(Reuters) – The U.N. nuclear watchdog has not yet given good enough reasons to visit an Iranian site where it suspects there may have been experiments for developing nuclear weapons, Iranian media said.
A report from the International Atomic Energy Agency (IAEA) last week said satellite images showed “extensive activities” at the Parchin complex, at the centre of Western suspicions that Iran is developing atom bombs.
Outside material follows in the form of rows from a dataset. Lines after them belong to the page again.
maple:
## IExecute
module IExecute #(
   parameter N_BITS = 32,
   parameter N_BITS_REG = 5,
   parameter N_OPCODE = 6
)
(  input i_clk, i_reset,
   input  i_exec_mode,
   input  i_step,
   input [1:0] i_aluOP,  
   input i_aluSrc,
   input [N_BITS-1:0] i_datoLeido1,  
   input [N_BITS-1:0] i_datoLeido2,
   input [N_BITS-1:0] i_datoExtSigno,
   input [N_BITS-1:0] i_instruccion,  
   input [N_BITS_REG-1:0] i_rt_id,  
   input [N_BITS_REG-1:0] i_rd_id,  
   input [N_BITS_REG-1:0] i_rt_OR_rd,  
   input [N_BITS_REG-1:0] i_rd_EX_MEM,  
   input [N_BITS_REG-1:0] i_rd_MEM_WB,  
   input [N_BITS_REG-1:0] i_rs_id,      
   input [N_BITS-1:0] i_wbData,
   input [N_BITS-1:0] i_memData,
   input i_memToReg,
   input i_regWrite_EX_MEM,
   input i_regWrite_MEM_WB,
   input [1:0] i_branch,
   input i_memWrite,
   input [1:0]i_memRead,
   input i_regWrite,
   input i_halt,
   output reg [N_BITS-1:0] o_instruccion,
   output reg  o_ceroSignal,
   output reg  [N_BITS-1:0] o_aluResult,
   output reg [N_BITS-1:0] o_datoLeido2,
   output reg [N_BITS_REG-1:0] o_rd_data,  
   output reg [N_BITS_REG-1:0] o_rt_OR_rd,
   output reg o_memToReg,
   output reg [1:0] o_branch,
   output reg o_memWrite,
   output reg o_memRead,
   output reg o_regWrite,
   output reg o_halt
);
==> flow/config.mk <==
export PLATFORM = sky130hd
export DESIGN_NAME = IExecute
export DESIGN_NICKNAME = IExecute
export VERILOG_FILES = /design/flow/design.v
export SDC_FILE = /design/flow/constraint.sdc
export NUM_CORES = 4
export LEC_CHECK = 0
export CAP_MARGIN = 20
export CORE_MARGIN = 2
export CORE_UTILIZATION = 64
export CTS_CLUSTER_SIZE = 31
export SLEW_MARGIN = 20
==> flow/constraint.sdc <==
create_clock -name core_clock -period 9.3 [get_ports {i_clk}]
set_input_delay 1.8600 -clock core_clock [delete_from_list [all_inputs] [get_ports {i_clk}]]
set_output_delay 1.8600 -clock core_clock [all_outputs]
set_load 0.01 [all_outputs]
run.sh (not shown) runs the stock make flow with config.mk's settings and CLKGATE_MAP_FILE=.
For maple, the flow was terminated by a tool error in global routing and produced no final design.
Tehran denies any such plan.
Iranian officials have refused access to Parchin, southeast of Tehran, saying it is a military site.
“The reasons and document have still not been presented by the agency to convince us to give permission for this visit,” the head of the Atomic Energy Organization of Iran, Fereydoun Abbasi-Davani, was quoted as saying by Fars news agency on Saturday.
Six world powers failed to convince Iran last week to halt its most sensitive nuclear work, but they will meet again in Moscow next month to try to end a standoff that has raised fears of a new war.
Last November, an IAEA report found that Iran had built a large containment vessel in 2000 at Parchin in which to conduct tests that the agency said were “strong indicators of possible weapon development.”
Iran’s Abbasi-Davani accused unnamed countries of putting pressure on the IAEA to visit Parchin.
After a visit to Tehran last week, IAEA chief Yukiya Amano said he was close to an agreement with Iran on inspection visits to nuclear facilities but some differences remained.
The US-based Institute for Science and International Security thinktank has said there is concern Iran may be trying to cleanse the building at Parchin to remove any evidence of tests there.